The archbishop of Dublin was beginning to sniffle.
He could not get through a story about “a really nasty man” - an Irish
priest who sexually abused, physically tortured and emotionally
threatened vulnerable boys - without pulling out his handkerchief and
wiping his nose, writes Maureen Dowd in the New York Times.
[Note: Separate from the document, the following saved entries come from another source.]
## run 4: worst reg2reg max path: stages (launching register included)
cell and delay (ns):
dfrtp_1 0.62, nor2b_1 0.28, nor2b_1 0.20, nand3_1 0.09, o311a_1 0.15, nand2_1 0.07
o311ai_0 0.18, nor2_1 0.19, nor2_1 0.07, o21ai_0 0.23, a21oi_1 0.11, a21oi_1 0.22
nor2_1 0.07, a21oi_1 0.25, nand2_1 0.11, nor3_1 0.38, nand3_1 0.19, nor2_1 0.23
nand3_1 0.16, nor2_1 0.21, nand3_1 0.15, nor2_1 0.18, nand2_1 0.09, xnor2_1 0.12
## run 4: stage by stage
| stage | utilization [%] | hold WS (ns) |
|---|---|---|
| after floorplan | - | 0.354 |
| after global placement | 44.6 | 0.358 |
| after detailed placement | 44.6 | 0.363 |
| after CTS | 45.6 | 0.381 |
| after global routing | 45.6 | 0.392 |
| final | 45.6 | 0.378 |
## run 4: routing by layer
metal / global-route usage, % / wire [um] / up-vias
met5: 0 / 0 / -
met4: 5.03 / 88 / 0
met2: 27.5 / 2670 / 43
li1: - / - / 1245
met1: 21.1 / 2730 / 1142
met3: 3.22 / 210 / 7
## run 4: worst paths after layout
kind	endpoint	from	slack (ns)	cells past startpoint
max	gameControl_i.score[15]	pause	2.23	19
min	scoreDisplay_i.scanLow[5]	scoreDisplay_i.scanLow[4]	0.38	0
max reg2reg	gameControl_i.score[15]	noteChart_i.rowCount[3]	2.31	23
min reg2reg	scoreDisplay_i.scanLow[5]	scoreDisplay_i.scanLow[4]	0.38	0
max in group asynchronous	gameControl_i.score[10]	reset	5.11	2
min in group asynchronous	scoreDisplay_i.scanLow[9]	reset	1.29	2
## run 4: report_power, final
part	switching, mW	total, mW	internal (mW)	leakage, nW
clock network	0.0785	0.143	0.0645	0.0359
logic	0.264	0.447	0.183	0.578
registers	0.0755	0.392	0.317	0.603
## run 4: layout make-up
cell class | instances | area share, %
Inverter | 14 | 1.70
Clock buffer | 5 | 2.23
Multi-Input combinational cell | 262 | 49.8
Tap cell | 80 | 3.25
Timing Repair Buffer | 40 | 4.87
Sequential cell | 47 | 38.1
What follows belongs to an exercise in optimizing a design on an open flow for small area, a short achievable clock period and few clock cycles per item; a production flow would make more cautious choices. Where RTL was checked, it was by simulation tests only, not by an equivalence proof against the original. Power figures rest on the tool's default switching activity, not on a simulated workload.

## pkt_lkp_top
module pkt_lkp_top
(
    input  logic      clk,
    input  logic      rst_i,
    input  logic      b2c_pkt_vld_i,
    input  logic      b2c_pkt_lkp_en_i,
    input  pkt_lkp_pkg::lkp_info_t b2c_pkt_lkp_info_i,
    input  pkt_lkp_pkg::odr_id_t   b2c_pkt_odr_id_i,
    input  logic      b2c_pkt_so_i,
    input  pkt_lkp_pkg::payload_t  b2c_pkt_payload_i,
    output logic      c2b_pkt_rdy_o,
    output logic      c2a_lkp_vld_o,
    output pkt_lkp_pkg::lkp_info_t c2a_lkp_info_o,
    output pkt_lkp_pkg::req_id_t   c2a_lkp_req_id_o,
    input  logic      a2c_lkp_rdy_i,
    input  logic      a2c_lkp_rsp_vld_i,
    input  pkt_lkp_pkg::req_id_t   a2c_lkp_rsp_id_i,
    input  pkt_lkp_pkg::lkp_info_t a2c_lkp_rslt_i,
    output logic      c2d_pkt_vld_o,
    output pkt_lkp_pkg::lkp_info_t c2d_pkt_lkp_rslt_o,
    output pkt_lkp_pkg::odr_id_t   c2d_pkt_odr_id_o,
    output logic      c2d_pkt_so_o,
    output pkt_lkp_pkg::payload_t  c2d_pkt_payload_o,
    input  logic      d2c_pkt_rdy_i
);
Settings: LEC_CHECK=0, CAP_MARGIN=20, CORE_MARGIN=2, CORE_UTILIZATION=40, CTS_CLUSTER_DIAMETER=80, CTS_CLUSTER_SIZE=22, SETUP_SLACK_MARGIN=2.3, SLEW_MARGIN=20, TNS_END_PERCENT=100; clock period 4.0 ns.
standard.sh (not shown) runs the stock make flow with config.mk's settings and CLKGATE_MAP_FILE= SYNTH_SCRIPT=/design/flow/synth_recipe.tcl, a recipe that flattens the netlist after the stock synthesis.
==> flow/flow/run.sh <==
#!/bin/bash
# Standard layout, with plain buffers on the ports and footprint-free resizing.
set -euo pipefail
bash standard.sh MATCH_CELL_FOOTPRINT=0 "BUFFER_PORTS_ARGS=-buffer_cell sky130_fd_sc_hd__buf_1" finish > make_finish.log 2>&1
The first run finished with timing, DRC and antenna clean.
Change:
TNS_END_PERCENT = 5   (was 100)
- clock-buffer cell count decreases by 2
- synthesized area is unchanged
- power drops by about 2.7%
- final area drops by about 4%
Function was not checked in any run of this note: the RTL went through the layout flow alone.

pkt_lkp_top, a different RTL version from the one above (not shown whole).
For scale: roughly 94 flip-flops, ~250 I/O pins, ~3500 µm² of cells after synthesis.
Settings: LEC_CHECK=0, CAP_MARGIN=20, CORE_MARGIN=2, CORE_UTILIZATION=40, CTS_CLUSTER_DIAMETER=100, CTS_CLUSTER_SIZE=30, SLEW_MARGIN=20; clock period 4.0 ns.
Scripts as last shown in full above: flow/flow/run.sh
The first run finished with timing, DRC and antenna clean.
Change:
- SETUP_SLACK_MARGIN: unset -> 2.0
- TNS_END_PERCENT: unset -> 100
After rerunning:
- power climbs by 3.0%
- die area does not change
- count of clock-buffer cells in the layout stays the same
- utilization climbs by 4.2 points
- design area climbs by 7.9%
- routed wire length climbs by 9.3%
- non-clock buffer count climbs by 17
- synthesized area is unchanged
- hold slack improves by 0.0078 ns
Change:
- SETUP_SLACK_MARGIN: 2.0 -> 1.8
Result: The changed run completed with no timing, DRC or antenna violations. Sequential power hardly moves. Non-clock buffer count went down by 11. Synthesized cell count is unchanged. Total power drops by 2.3%. Clock power drops by about 3%. Cell count is lower by 2.1%.
No run of this note included a check of the RTL's function; only the layout flow was run.

Setup of lane 1:
pkt_lkp_top, a different RTL version from the one above (not shown whole).
For scale: ~250 I/O pins, ~3500 sq um of cells after synthesis.
clock: 4.0 ns
lec_check: 0
cap_margin: 20
core_margin: 2
core_utilization: 55
cts_cluster_diameter: 100
cts_cluster_size: 30
setup_slack_margin: 2.2
slew_margin: 20
tns_end_percent: 100
Scripts as last shown in full above: flow/flow/run.sh
Testbench counts of lane 1, summed over its fixed seeds: cycles 29,004, items 3,200.
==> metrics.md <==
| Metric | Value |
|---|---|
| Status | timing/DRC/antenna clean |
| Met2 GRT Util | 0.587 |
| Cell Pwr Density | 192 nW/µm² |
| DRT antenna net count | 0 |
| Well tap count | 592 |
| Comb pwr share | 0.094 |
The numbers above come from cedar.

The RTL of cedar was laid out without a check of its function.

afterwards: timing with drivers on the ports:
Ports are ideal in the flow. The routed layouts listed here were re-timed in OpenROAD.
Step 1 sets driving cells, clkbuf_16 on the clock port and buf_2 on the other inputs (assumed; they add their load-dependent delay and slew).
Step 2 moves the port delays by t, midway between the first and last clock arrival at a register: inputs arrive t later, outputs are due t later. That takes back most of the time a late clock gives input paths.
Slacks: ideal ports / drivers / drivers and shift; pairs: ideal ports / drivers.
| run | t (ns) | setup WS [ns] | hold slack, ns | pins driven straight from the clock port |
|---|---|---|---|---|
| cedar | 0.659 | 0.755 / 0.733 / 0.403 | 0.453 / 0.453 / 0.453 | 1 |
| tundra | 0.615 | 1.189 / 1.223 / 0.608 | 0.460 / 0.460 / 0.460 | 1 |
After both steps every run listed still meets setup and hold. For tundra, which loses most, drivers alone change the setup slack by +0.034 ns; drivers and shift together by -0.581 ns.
“He built a swimming pool in his own garden, to which only boys of a
certain age, of a certain appearance were allowed into it,” Archbishop
Diarmuid Martin told me recently.
“There were eight other priests in
that parish, and not one of them seemed to think there was something
strange about it.”
Two years after learning the extent of the depraved and Dickensian
treatment of children in the care of the Irish Catholic Church — a fifth
circle of hell hidden for decades by church and police officials — the
Irish are still angry and appalled.
The only church leader who escapes their disgust is the no-nonsense,
multilingual Martin.
He was sent home to Dublin in 2003 after 27 years
in the Vatican bureaucracy and diplomatic corps and found the Irish
church in crisis, reeling from a cover-up that spanned the tenures of
four past Dublin archbishops.
I went to see him at his
office in Drumcondra in north Dublin because he is that rarest of things
in the church’s tragedy: a moral voice.
In February, Martin held an unprecedented “Liturgy of Lament and
Repentance” at a Dublin cathedral, where he asked forgiveness from God
and victims of abuse and praised the courage of those who had come
forward.
Wearing a simple black cassock, he helped wash the feet of eight
victims and conceded that the church “will always bear this wound within
it.”
The frustrated Martin has criticized the Vatican’s glacial pace on
reform and chided the church: “Denial will not generate confidence.”
He has mourned the lack of faith among young people in Ireland, where
fewer than one in five Catholics go to Mass in Dublin on Sunday.
(A
victims’ support group is called One in Four, asserting that’s how many
Irish have been affected by the sexual abuse scandal.)
In return for doing the right thing, he has been ostracized by fellow bishops in Ireland and snubbed by the Holy See.